[Saved entries]
[config.mk]
export PLATFORM = sky130hd
export DESIGN_NAME = wbs_status_top
export DESIGN_NICKNAME = d
export VERILOG_FILES = /design/src/rtl/wbs_pkg.sv /design/src/rtl/wbs_strobe_edges.sv /design/src/rtl/wbs_busy_timer.sv /design/src/rtl/wbs_status_gen.sv /design/src/rtl/wbs_status_top.sv
export SDC_FILE = /design/constraint.sdc
export NUM_CORES = 1
export LEC_CHECK = 0
export ABC_AREA = 1
export BUFFER_PORTS_ARGS = -buffer_cell sky130_fd_sc_hd__buf_2
export CAP_MARGIN = 20
export CORE_MARGIN = 1
export CORE_UTILIZATION = 50
export DETAILED_ROUTE_END_ITERATION = 12
export PLACE_DENSITY = 0.82
export SLEW_MARGIN = 20
export SYNTH_ARGS = -nofsm -noshare
export SYNTH_HDL_FRONTEND = slang
export SYNTH_SLANG_ARGS = --single-unit
[constraint.sdc]
create_clock -name clk -period 1.9 [get_ports clk]
set_input_delay 0.57 -clock clk [delete_from_list [all_inputs] [get_ports clk]]
set_output_delay 0.57 -clock clk [all_outputs]
set_load 0.01 [all_outputs]
[src/rtl/wbs_pkg.sv]
package wbs_pkg;
    typedef enum logic {
        OP_WRITE = 1'b0,
        OP_ERASE = 1'b1
    } wbs_op_e;
endpackage

[src/rtl/wbs_strobe_edges.sv]
module wbs_strobe_edges (
    input  logic clk,
    input  logic rst_n,
    input  logic ce_n,
    input  logic we_n,
    input  logic oe_n,
    output logic wr_act,
    output logic wr_end,
    output logic rd_act,
    output logic rd_start
);
    typedef struct packed {
        logic wr_prev;
        logic rd_prev;
    } edge_t;

    edge_t edge_d, edge_q;

    always_comb begin
        wr_act         = !ce_n && !we_n && oe_n;
        rd_act         = !ce_n && !oe_n;
        wr_end         = edge_q.wr_prev && !wr_act;
        rd_start       = rd_act && !edge_q.rd_prev;
        edge_d         = edge_q;
        edge_d.wr_prev = wr_act;
        edge_d.rd_prev = rd_act;
    end

    always_ff @(posedge clk) begin
        if (!rst_n) edge_q <= '0;
        else        edge_q <= edge_d;
    end
endmodule

[src/rtl/wbs_busy_timer.sv]
module wbs_busy_timer #(
    parameter int BUSY_CYCLES = 1000
) (
    input  logic clk,
    input  logic rst_n,
    input  logic start,
    output logic accept,
    output logic busy,
    output logic done
);
    localparam int CNT_W = (BUSY_CYCLES > 1) ? $clog2(BUSY_CYCLES) : 1;

    typedef struct packed {
        logic             busy;
        logic             done;
        logic [CNT_W-1:0] cnt;
    } tmr_t;

    tmr_t tmr_d, tmr_q;

    always_comb begin
        tmr_d      = tmr_q;
        tmr_d.done = 1'b0;
        accept     = start && !tmr_q.busy;
        if (!tmr_q.busy) begin
            if (start) begin
                tmr_d.busy = 1'b1;
                tmr_d.cnt  = CNT_W'(BUSY_CYCLES - 1);
            end
        end else if (tmr_q.cnt == '0) begin
            tmr_d.busy = 1'b0;
            tmr_d.done = 1'b1;
        end else begin
            tmr_d.cnt = tmr_q.cnt - 1'b1;
        end
    end

    always_ff @(posedge clk) begin
        if (!rst_n) tmr_q <= '0;
        else        tmr_q <= tmr_d;
    end

    assign busy = tmr_q.busy;
    assign done = tmr_q.done;

    AST_BUSY_COUNTDOWN: assert property (@(posedge clk) disable iff (!rst_n)
        (tmr_q.busy && tmr_q.cnt != '0) |=> (tmr_q.busy && tmr_q.cnt == $past(tmr_q.cnt) - 1'b1));
    AST_DONE_AFTER_BUSY: assert property (@(posedge clk) disable iff (!rst_n)
        tmr_q.done |-> (!tmr_q.busy && $past(tmr_q.busy)));
endmodule

[src/rtl/wbs_status_gen.sv]
module wbs_status_gen
    import wbs_pkg::*;
#(
    parameter int DATA_W = 8
) (
    input  logic              clk,
    input  logic              rst_n,
    input  logic              wr_act,
    input  logic              rd_act,
    input  logic              rd_start,
    input  logic              accept,
    input  logic              busy,
    input  logic              erase_sel,
    input  logic [DATA_W-1:0] din,
    input  logic [DATA_W-1:0] mem_rdata,
    output logic [DATA_W-1:0] dout
);
    localparam int POLL_BIT = DATA_W - 1;
    localparam int TOG_BIT  = DATA_W - 2;

    typedef struct packed {
        logic [DATA_W-1:0] last;
        wbs_op_e           op;
        logic              tog;
        logic [DATA_W-1:0] dout;
    } st_t;

    st_t st_d, st_q;
    logic [DATA_W-1:0] status_byte;

    always_comb begin
        st_d = st_q;
        if (wr_act && !busy) begin
            st_d.last = din;
            st_d.op   = erase_sel ? OP_ERASE : OP_WRITE;
        end
        if (accept)                st_d.tog = 1'b0;
        else if (busy && rd_start) st_d.tog = ~st_q.tog;

        for (int i = 0; i < DATA_W; i++) begin
            if (i == TOG_BIT)                status_byte[i] = st_d.tog;
            else if (st_q.op == OP_ERASE)    status_byte[i] = 1'b0;
            else if (i == POLL_BIT)          status_byte[i] = ~st_q.last[i];
            else                             status_byte[i] = st_q.last[i];
        end

        if (!rd_act)   st_d.dout = '0;
        else if (busy) st_d.dout = status_byte;
        else           st_d.dout = mem_rdata;
    end

    always_ff @(posedge clk) begin
        if (!rst_n) st_q <= '0;
        else        st_q <= st_d;
    end

    assign dout = st_q.dout;

    AST_POLL_INVERTS: assert property (@(posedge clk) disable iff (!rst_n)
        (busy && rd_act && st_q.op == OP_WRITE) |=> (dout[POLL_BIT] == ~$past(st_q.last[POLL_BIT])));
    AST_ERASE_POLL_ZERO: assert property (@(posedge clk) disable iff (!rst_n)
        (busy && rd_act && st_q.op == OP_ERASE) |=> (dout[POLL_BIT] == 1'b0));
    AST_TOGGLE_HOLD: assert property (@(posedge clk) disable iff (!rst_n)
        (busy && !rd_start) |=> $stable(st_q.tog));
    AST_IDLE_PASSTHRU: assert property (@(posedge clk) disable iff (!rst_n)
        (!busy && rd_act) |=> (dout == $past(mem_rdata)));
    AST_NO_READ_ZERO: assert property (@(posedge clk) disable iff (!rst_n)
        !rd_act |=> (dout == '0));
endmodule

[src/rtl/wbs_status_top.sv]
module wbs_status_top #(
    parameter int DATA_W      = 8,
    parameter int BUSY_CYCLES = 1000
) (
    input  logic              clk,
    input  logic              rst_n,
    input  logic              ce_n,
    input  logic              we_n,
    input  logic              oe_n,
    input  logic              erase_sel,
    input  logic [DATA_W-1:0] din,
    input  logic [DATA_W-1:0] mem_rdata,
    output logic [DATA_W-1:0] dout,
    output logic              busy,
    output logic              done
);
    logic wr_act, wr_end, rd_act, rd_start, accept;

    wbs_strobe_edges u_edges (
        .clk      (clk),
        .rst_n    (rst_n),
        .ce_n     (ce_n),
        .we_n     (we_n),
        .oe_n     (oe_n),
        .wr_act   (wr_act),
        .wr_end   (wr_end),
        .rd_act   (rd_act),
        .rd_start (rd_start)
    );

    wbs_busy_timer #(.BUSY_CYCLES(BUSY_CYCLES)) u_timer (
        .clk    (clk),
        .rst_n  (rst_n),
        .start  (wr_end),
        .accept (accept),
        .busy   (busy),
        .done   (done)
    );

    wbs_status_gen #(.DATA_W(DATA_W)) u_status (
        .clk       (clk),
        .rst_n     (rst_n),
        .wr_act    (wr_act),
        .rd_act    (rd_act),
        .rd_start  (rd_start),
        .accept    (accept),
        .busy      (busy),
        .erase_sel (erase_sel),
        .din       (din),
        .mem_rdata (mem_rdata),
        .dout      (dout)
    );

    AST_START_ON_WRITE_END: assert property (@(posedge clk) disable iff (!rst_n)
        (wr_end && !busy) |=> busy);
endmodule

* Word-level counts from Yosys, hierarchy flattened
Index checks and enable logic that the tools add are counted.
** Operators by class
- Add/subtract/negate cells :: 1
- Eq/ne operators :: 1
- Multiplexer cells :: 17
- Bitwise gates (word level) :: 2
- Reductions and logical operators :: 19
** Operators with widths (number)
- 10-bit two-way mux :: 3
- 1-bit two-way mux :: 12
- 10-bit logical NOT :: 1
- 10-bit by 1-bit subtractor with 10-bit output (second input constant) :: 1
- 1-bit logical AND :: 8
- 8-bit two-way mux :: 1
- 1-bit logical NOT :: 6
- 2-bit AND reduction :: 3
- 2-bit two-way mux :: 1
- 2-bit inequality test (second input constant) :: 1
- 1-bit inverter :: 2
- 2-bit nonzero test :: 1
** Word-level totals
- Register bits after elaboration :: 32

* Longest topological paths before layout
Gate-level depths: netlist of run 1.
- Depth after elaboration :: 8
- Gate-level depth with buffers :: 10
- Mapped depth without buffers :: 10

* Modules after synthesis
A second synthesis of run 1 with hierarchy kept.
** Unflattened totals
- Cells, all modules :: 207
- Area, all modules :: 1505.2 sq um
** Modules (own cells, without submodules)
- wbs_busy_timer :: instances 1, cells each 109, area an instance 720.7 sq um, sequential area each 240.2 sq um
- wbs_status_gen :: instances 1, cells each 86, area an instance 695.7 sq um, sequential area each 340.3 sq um
- wbs_strobe_edges :: instances 1, cells each 12, area an instance 88.8 sq um, sequential area each 40.0 sq um

* Worst setup path before layout of run 1
No wires, ideal clock.
- Kind :: flip-flop to flip-flop
- Start point :: register u_timer.tmr_q[1] in the netlist's numbering
- End point :: register u_timer.tmr_q[9] in the netlist's numbering
- Setup time :: 0.131 ns
- Data arrival time :: 1.204 ns
- Required time :: 1.769 ns
- Slack :: 0.565 ns
- Stages on the path, launching flop included :: 10
- Period minus slack after synthesis :: 1.335 ns
- Cell sequence :: dfxtp_1 -> inv_1 -> ha_1 -> nand3_4 -> nor2_4 -> nand2_4 -> nand2_4 -> nand2_4 -> nand2_1 -> a21oi_2
** Between the ends
- Longest elaborated chain between the ends :: 3
** Ends and longest elaborated chain
- start: declaration :: RTL line wbs_busy_timer.sv:19 : tmr_t tmr_d, tmr_q;
- start signal: assignment :: RTL line wbs_busy_timer.sv:40 : else tmr_q <= tmr_d;
- 10-bit by 1-bit subtractor with 10-bit output or 10-bit logical NOT (tied branches) :: RTL line wbs_busy_timer.sv:34, wbs_busy_timer.sv:30
- 10-bit two-way mux or 2-bit inequality test (tied branches)
- 10-bit two-way mux or 2-bit AND reduction (tied branches)
Several ways; a longest one is shown, not always the timed one. The select of a mux whose other input is x is not followed.
A chain may end at the register's enable or synchronous reset.

* Worst setup path after layout of run 1
- Start point :: register u_timer.tmr_q, in the netlist u_timer.busy
- End point :: output busy
** RTL lines
- end: declaration :: RTL line wbs_status_top.sv:14 : output logic busy,
No word-level cell between the ends.

==> impl_metrics.tcl, run 1 <==
set metrics [dict create \
    crit_arrival_ns 1.05 \
    overflow 0 \
    vias 1261 \
    min_period_over_period_pct 85.5 \
    cts_setup_buffers 0 \
    switching_power_uw 367 \
    syn2layout_area_growth_pct 14.5 \
    worst_pin_slew_ns 0.409 \
    p_int_mw 1.06 \
    p_seq_share_pct 48.5 \
    drt_drc_violations_left 0 \
    yosysSeqAreaShare_pct 43.3 \
    drt_iter0_drc 20 \
    hold_slack_ns 0.452 \
    fin_crit_ns 1.62 \
    mostFrequentLayoutCells "nand2_1, dfxtp_1, buf_2" \
    crit_type "reg2out" \
    slew_violations 0 \
    gp_congestion 0.861 \
    grt_pass1_wl_microns 4750 \
    clkLatencyLatePin_ns 0.34 \
    rsz0062_at_grt "false" \
    antenna_cells 0 \
    final_cells 255 \
    io_buffer_count 30 \
    vdd_drop_max_mv 0.585 \
    maxSlewHeadroom_pct 72.6 \
    viasPerCell 4.95 \
    routed_wl_microns 2840 \
    drtPass1Iterations 4 \
    cts_root_buf "clkbuf_4" \
    critPathCaptureType "output port" \
    post-place-ws_ns 0.345 \
    initial_core_util_pct 52.4 \
    hold_violations 0 \
    setup_ws_ns 0.276 \
    syn-num-nets 220 \
    start_kind "flip-flop" \
    routedWlPerCell_microns 11.1 \
    die_x_microns 55.6 \
    netlist_area_sq_um 1430 \
    numCtsBuffers 5 \
    reg2reg_slack_ns 0.33 \
    htree_levels 2 \
    final_nets 246 \
    place_hpwl_microns 1940 \
    cp_data_required_time_ns 1.33 \
    clock_power_share_pct 38.6 \
    synth_cell_types 23 \
    drive_gt1_share_pct 24.1 \
    cts_tree "done" \
    hold_buffers 0 \
    ys_ff_latch 31 \
    p_per_area_nw_per_um2 868 \
    combPwrFrac_pct 13.0 \
    cts-resized-gates 0 \
    leakagePower_nw 0.774 \
    io-pin-count 32 \
    fmax_mhz 616 \
    design.core.area_sq_um 2730 \
    avgSynthCellArea_sq_um 7.28 \
    cts.sinks 31 \
    die_h_microns 55.6 \
    fillerInstances 252 \
    critPathMaxFanout 12 \
    synth_warnings 0 \
    status "complete, no violations" \
    grt_usage_pct 20.0 \
    drtAntennaViolNets 0 \
    final_common_cell "nand2_1" \
    path_clk_slew_ns 0.10 \
    hold_path.class "reg2reg" \
    antenna_found_initial 0 \
    grt_pass1_vias 1078 \
    fin_tns_setup_ns 0 \
    die-area_sq_um 3090 \
    synth_cells 197 \
    grt_max_degree 17 \
    finalSetupViolations 0 \
    core.rowCount 19 \
    swShare_pct 25.8 \
    skew_ns 0.00645 \
    clock_path_buffers 2 \
    cap_violations 0 \
    dp.cells 247 \
]
## power groups by stage
stage	Combinational (mW)	Sequential [mW]	Clock (mW)
after floorplan	0.139	0.702	0
final	0.185	0.690	0.549
after global placement	0.180	0.704	0
after CTS	0.185	0.690	0.547
after global routing	0.209	0.694	0.572
after detailed placement	0.184	0.705	0
## kinds of logic after synthesis
| family | Yosys count | share of synthesized area, % |
|---|---|---|
| simple gates | 87 | 28.9 |
| compound gates | 37 | 13.2 |
| xor+xnor | 2 | 1.22 |
| buf+inv | 39 | 12.6 |
| flops | 31 | 43.3 |
| fa+ha+maj | 1 | 0.872 |
## state kept, by name, indices dropped and copies added (netlist names)
register and cells:
u_edges.edge_q 2, u_status.dout 8, u_status.st_q 9, u_timer.busy 1, u_timer.done 1, u_timer.tmr_q 10
## worst paths after layout
check	start	end	cells past startpoint
hold reg to reg	u_status.st_q[11]	u_status.st_q[11]	2
hold / removal	u_status.st_q[11]	u_status.st_q[11]	2
setup reg to reg	u_timer.tmr_q[1]	u_timer.tmr_q[2]	9
setup / recovery	u_timer.busy	busy	2
## critical path, cell delays in order, from the launching register on
cell,delay (ns)
dfxtp_1,0.35
buf_4,0.20
buf_2,0.16
## synthesized netlist by cell type (all sizes together)
master  count  area [sq um]
a21oi      24           124
buf        11          75.1
clkbuf      2          7.51
dfxtp      31           621
ha          1          12.5
inv        26          97.6
nand2      39           169
nand3      22           133
nand4       1          6.26
nor2       22          90.1
nor3        2          10.0
o21ai      13          65.1
or2         1          6.26
xnor2       1          8.76
xor2        1          8.76
## cell type report
type | instances | area, sq um | share of cell area (%)
Multi-Input combinational cell | 127 | 633 | 38.6
Sequential cell | 31 | 621 | 37.8
Timing Repair Buffer | 32 | 165 | 10.1
Inverter | 26 | 97.6 | 5.95
Clock buffer | 6 | 51.3 | 3.13
Tap cell | 31 | 38.8 | 2.36
Clock inverter | 2 | 35.0 | 2.13
## layer usage
layer	global-route usage, %	share of wire [%]	wire [microns]
met3	3.75	4.7	134
met5	0	0	0
met4	11.8	2.6	74
met2	30.5	45	1280
met1	26.4	48	1350
## per-stage QoR
stage / instance area [sq um] / utilization (%) / total power, mW
after CTS: 1640 / 60.0 / 1.42
after detailed placement: 1560 / 56.9 / 0.888
after global placement: 1560 / 56.9 / 0.884
after global routing: 1640 / 60.0 / 1.47
after floorplan: 1430 / - / 0.841
final: 1640 / 60.0 / 1.42
Note: power is estimated with default switching activity, not from simulation.
==> run 2, diff against run 1 <==
- CELL_PAD_IN_SITES_DETAIL_PLACEMENT: unset -> 2
- CELL_PAD_IN_SITES_GLOBAL_PLACEMENT: unset -> 2
- CORE_UTILIZATION: 50 -> 29
- PLACE_DENSITY: 0.82 -> 0.84
==> run 2 against run 1 <==
Clock power is 4.7% higher. Largest cell class unchanged. Routed wire length is 41% higher. Global-route usage is 2.9 points lower. Sequential share of layout area is 1.2 points lower. Cell count is 14% higher. Highest routed layer unchanged.
==> impl_metrics.tcl, run 2 (synthesized netlist as in run 1, its figures left out) <==
set metrics [dict create \
    status "complete, no violations" \
    post-route-cell-area_sq_um 1700 \
    hold_buffers 0 \
    drtAntennaViolNets 0 \
    crit_arrival_ns 1.02 \
    core.rowCount 25 \
    io_buffer_count 30 \
    clock_path_buffers 2 \
    die_h_microns 72.3 \
    finalSetupViolations 0 \
    grt_pass1_vias 1459 \
    overflow 0 \
    cts_setup_buffers 0 \
    initial_core_util_pct 30.2 \
    io-pin-count 32 \
    start_kind "flip-flop" \
    maxSlewHeadroom_pct 70.4 \
    numCtsBuffers 5 \
    drtPass1Iterations 4 \
    cp_data_required_time_ns 1.33 \
    cts.sinks 31 \
    critPathCaptureType "output port" \
    cap_violations 0 \
    regMostFlops "u_timer.tmr_q" \
    min_period_over_period_pct 83.4 \
    design.core.area_sq_um 4750 \
    antenna_cells 0 \
    gp_congestion 0.786 \
    clkLatencyLatePin_ns 0.28 \
    final_cells 290 \
    r2r_cells 9 \
    crit_type "reg2out" \
    final_nets 245 \
    routed_wl_microns 4000 \
    syn2layout_area_growth_pct 18.3 \
    vdd_drop_max_mv 0.522 \
    grt_max_degree 17 \
    routedWlPerCell_microns 13.8 \
    place_area_sq_um 1590 \
    path_clk_slew_ns 0.06 \
    critPathMaxFanout 12 \
    cts_tree "done" \
    fmax_mhz 631 \
    die_x_microns 72.3 \
    viasPerCell 4.63 \
    fin_crit_ns 1.59 \
    post-place-ws_ns 0.289 \
    vias 1343 \
    skew_ns 0.00305 \
    cts-resized-gates 0 \
    slew_violations 0 \
    antenna_found_initial 0 \
    hold_violations 0 \
    drt_iter0_drc 46 \
    final_common_cell "nand2_1" \
    whs_path_depth 2 \
    drive_gt1_share_pct 23.8 \
    place_hpwl_microns 2810 \
    drt_drc_violations_left 0 \
    rsz0062_at_grt "false" \
    grt_pass1_wl_microns 6760 \
    fin_tns_setup_ns 0 \
    hold_path.class "reg2reg" \
    mostFrequentLayoutCells "nand2_1, dfxtp_1, buf_2" \
    htree_levels 2 \
    grt_usage_pct 17.1 \
    leakagePower_nw 0.771 \
    setup_ws_ns 0.315 \
    total_power_mw 1.46 \
    cts_root_buf "clkbuf_8" \
    dp.cells 282 \
    die-area_sq_um 5230 \
    p_per_area_nw_per_um2 863 \
    worst_pin_slew_ns 0.442 \
    largest_register_ffs 10 \
]
==> run 2: changes by cell type in the layout (fill, tap and decap cells not counted) <==
| cell | change |
|---|---|
| clkinvlp_4 | +1 |
| clkbuf_4 | -5 |
| bufinv_16 | -1 |
| buf_4 | -1 |
| clkinv_2 | -1 |
| clkbuf_8 | +6 |
==> run 2: worst paths after layout <==
kind              slack (ns)                 to               from
hold reg to reg         0.45  u_status.st_q[15]  u_status.st_q[15]
setup / recovery        0.31               busy       u_timer.busy
setup reg to reg        0.32   u_timer.tmr_q[9]   u_timer.tmr_q[0]
hold / removal          0.45  u_status.st_q[15]  u_status.st_q[15]
==> run 2: layout make-up <==
class / count / area [sq um]
clock buffers: 7 / 96.3
clock inverters: 1 / 7.51
fillers: 597 / 3060
inverters: 26 / 97.6
multi-input cells: 127 / 633
flip-flops and latches: 31 / 621
well taps: 67 / 83.8
repair buffers: 31 / 158
==> run 2: where the power goes <==
group	switching [mW]	total (mW)	leakage (nW)	internal [mW]
Clock	0.246	0.575	0.0505	0.329
Combinational	0.128	0.198	0.468	0.0704
Sequential	0.0161	0.692	0.252	0.676
==> run 2: through the flow <==
step	hold WS, ns	utilization [%]
3_3_place_gp	0.431	33.5
3_5_place_dp	0.446	33.5
4_1_cts	0.458	35.7
2_1_floorplan	0.424	-
6_report	0.451	35.7
5_1_grt	0.487	35.7
==> run 2: worst max-delay path: stages, from the launching register on <==
cell	delay (ns)
dfxtp_1	0.35
buf_4	0.22
buf_2	0.16
==> run 2: layer usage <==
layer	GRT usage, %	routed length, microns
met2	29.2	2020
met4	5.88	31
met1	21.3	1840
met3	3.47	109
met5	0	0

▶ WHAT IS REQUIRED
Scan the lines above for "assign dout = st_q.dout;" and for "AST_ERASE_POLL_ZERO: assert property". Repeat exactly the line holding each of them and every line in between.

▶ RESPONSE TO THIS TASK
    assign dout = st_q.dout;

    AST_POLL_INVERTS: assert property (@(posedge clk) disable iff (!rst_n)
        (busy && rd_act && st_q.op == OP_WRITE) |=> (dout[POLL_BIT] == ~$past(st_q.last[POLL_BIT])));
    AST_ERASE_POLL_ZERO: assert property (@(posedge clk) disable iff (!rst_n)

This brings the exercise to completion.